Open model step types:
StepDescriptionParameters
At Once UsersInject a fixed number of users at onceUsers
Ramp UsersInject users evenly over a durationUsers, Duration (s)
Constant Users/secInject at a constant rateRate (users/s), Duration (s)
Ramp Users/secRamp the rate from one value to anotherFrom, To (users/s), Duration (s)
Stress Peak UsersInject using a Heaviside step functionUsers, Duration (s)
Closed model step types:
StepDescriptionParameters
Constant Concurrent UsersMaintain a constant concurrent poolUsers, Duration (s)
Ramp Concurrent UsersRamp between two concurrent valuesFrom, To, Duration (s)
The configured override completely replaces the injection profile from your simulation code. Only the scenario execution logic is preserved. A mismatch in scenario names causes the run to fail with a Broken status.
Specify Java system properties (JVM) or JavaScript parameters and environment variables for this test. These are applied on top of the default parameters unless you uncheck Default properties.
Prefix sensitive system properties with sensitive. and sensitive environment variables with SENSITIVE_ to exclude them from run snapshots.
Use the gatling.enterprise.groupedDomains Java system property to consolidate connection stats from many subdomains. For example, setting .foo.com, .bar.com groups sub1.foo.com and sub2.foo.com under *****.foo.com.
Define one or more SLOs that gate the run’s success. Each SLO is evaluated over the run duration and reports the percentage of seconds the condition was met.
FieldOptions
MetricError ratio, or Response time percentile (p50, p95, p99, p99.9, p99.99, p99.999, p99.9999)
OperatorLess than (<) or less than or equal ()
ThresholdMilliseconds (response time) or percentage (error ratio)
SLO compliance is colour-coded in the run summary:
  • 🟢 Green: ≥ 99% of seconds met the condition
  • 🟠 Orange: 90–99% of seconds met the condition
  • 🔴 Red: < 90% of seconds met the condition
Adding SLOs to a test overwrites any assertions defined in the simulation code. When SLOs are configured, code assertions are not evaluated.
Exclude warm-up and cool-down periods from SLO and assertion calculations.
FieldDescription
Ramp UpSeconds to exclude from the beginning of the run
Ramp DownSeconds to exclude from the end of the run
Ramp-up/down parameters are only applied when the run duration exceeds the sum of both values.
Terminate a run early when a metric exceeds a threshold for a given time window. Each criterion requires:
FieldDescription
MetricMean CPU usage, Global error ratio, or Global response time (at a specific percentile)
ThresholdThe value that triggers the stop condition
TimeframeDuration (in seconds) the metric must exceed the threshold continuously
Example: stop the run if mean CPU usage exceeds 80% for the last 60 seconds.
5

Save and launch

Click Save and Launch to persist the test configuration and immediately start a new run. You can also click Save to keep the configuration without starting a run, then launch it later from the tests table.

Managing existing tests

From the Tests view, use the kebab menu (⋮) at the far right of any row to:
  • Edit test — open the creation modal pre-filled with the current configuration
  • Duplicate test — clone the test to a new configuration you can modify independently
  • Copy test ID — copy the UUID for use in API calls
  • Delete test — permanently remove the test and its configuration
Deleting a test does not delete its historical run results. Run data remains accessible from the Trends view until explicitly deleted there.
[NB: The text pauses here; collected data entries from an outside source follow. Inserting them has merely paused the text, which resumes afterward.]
**config.mk**
```make
export PLATFORM = sky130hd
export DESIGN_NAME = sha_clk_enable_ctrl
export DESIGN_NICKNAME = d
export VERILOG_FILES = /design/src/rtl/sha_clk_enable_ctrl.sv
export SDC_FILE = /design/constraint.sdc
export NUM_CORES = 1
export LEC_CHECK = 0
export BUFFER_PORTS_ARGS = -buffer_cell sky130_fd_sc_hd__buf_2
export CAP_MARGIN = 10
export CORE_MARGIN = 8
export CORE_UTILIZATION = 49
export DETAILED_ROUTE_END_ITERATION = 10
export HOLD_SLACK_MARGIN = 0.06
export PLACE_DENSITY = 0.81
export SLEW_MARGIN = 0
export SYNTH_ARGS = -nofsm -noshare
export SYNTH_HDL_FRONTEND = slang
export SYNTH_SLANG_ARGS = --single-unit
```
**constraint.sdc**
```tcl
create_clock -name clk -period 1.7 [get_ports clk]
set_input_delay 0.085 -clock clk [delete_from_list [all_inputs] [get_ports clk]]
set_output_delay 0.085 -clock clk [all_outputs]
set_load 0.05 [all_outputs]
```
Default load generator parameters

Organization-wide default parameters (Java system properties, JS parameters, environment variables) can be set from the top-right button on the Tests view. These defaults propagate to every test unless a test explicitly opts out by unchecking Default properties.
Default parameters are a convenient way to inject environment-specific configuration (such as target host URLs or feature flags) across all tests without duplicating settings.